Stored data
========================

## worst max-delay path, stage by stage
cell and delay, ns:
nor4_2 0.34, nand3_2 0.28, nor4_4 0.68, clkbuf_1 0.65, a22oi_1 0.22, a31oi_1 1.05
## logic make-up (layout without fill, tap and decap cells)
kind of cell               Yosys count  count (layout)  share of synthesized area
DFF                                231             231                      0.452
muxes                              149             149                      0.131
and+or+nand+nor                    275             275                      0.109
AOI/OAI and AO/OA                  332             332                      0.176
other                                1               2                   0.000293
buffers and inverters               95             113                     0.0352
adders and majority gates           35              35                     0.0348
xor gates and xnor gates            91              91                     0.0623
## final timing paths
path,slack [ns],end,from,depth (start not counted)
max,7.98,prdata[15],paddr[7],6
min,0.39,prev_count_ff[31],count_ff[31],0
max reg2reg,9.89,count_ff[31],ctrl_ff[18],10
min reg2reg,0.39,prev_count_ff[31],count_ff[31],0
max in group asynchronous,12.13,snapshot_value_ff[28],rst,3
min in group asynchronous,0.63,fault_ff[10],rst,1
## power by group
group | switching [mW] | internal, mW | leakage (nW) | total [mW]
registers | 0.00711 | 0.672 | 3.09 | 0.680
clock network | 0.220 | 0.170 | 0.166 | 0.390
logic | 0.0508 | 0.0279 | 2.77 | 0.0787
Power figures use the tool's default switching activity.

========================

*What needs to be done:* Set down each record again, exactly as written.

*Your response:*
## worst max-delay path, stage by stage
cell and delay, ns:
nor4_2 0.34, nand3_2 0.28, nor4_4 0.68, clkbuf_1 0.65, a22oi_1 0.22, a31oi_1 1.05
## logic make-up (layout without fill, tap and decap cells)
kind of cell               Yosys count  count (layout)  share of synthesized area
DFF                                231             231                      0.452
muxes                              149             149                      0.131
and+or+nand+nor                    275             275                      0.109
AOI/OAI and AO/OA                  332             332                      0.176
other                                1               2                   0.000293
buffers and inverters               95             113                     0.0352
adders and majority gates           35              35                     0.0348
xor gates and xnor gates            91              91                     0.0623
## final timing paths
path,slack [ns],end,from,depth (start not counted)
max,7.98,prdata[15],paddr[7],6
min,0.39,prev_count_ff[31],count_ff[31],0
max reg2reg,9.89,count_ff[31],ctrl_ff[18],10
min reg2reg,0.39,prev_count_ff[31],count_ff[31],0
max in group asynchronous,12.13,snapshot_value_ff[28],rst,3
min in group asynchronous,0.63,fault_ff[10],rst,1
## power by group
group | switching [mW] | internal, mW | leakage (nW) | total [mW]
registers | 0.00711 | 0.672 | 3.09 | 0.680
clock network | 0.220 | 0.170 | 0.166 | 0.390
logic | 0.0508 | 0.0279 | 2.77 | 0.0787
Power figures use the tool's default switching activity.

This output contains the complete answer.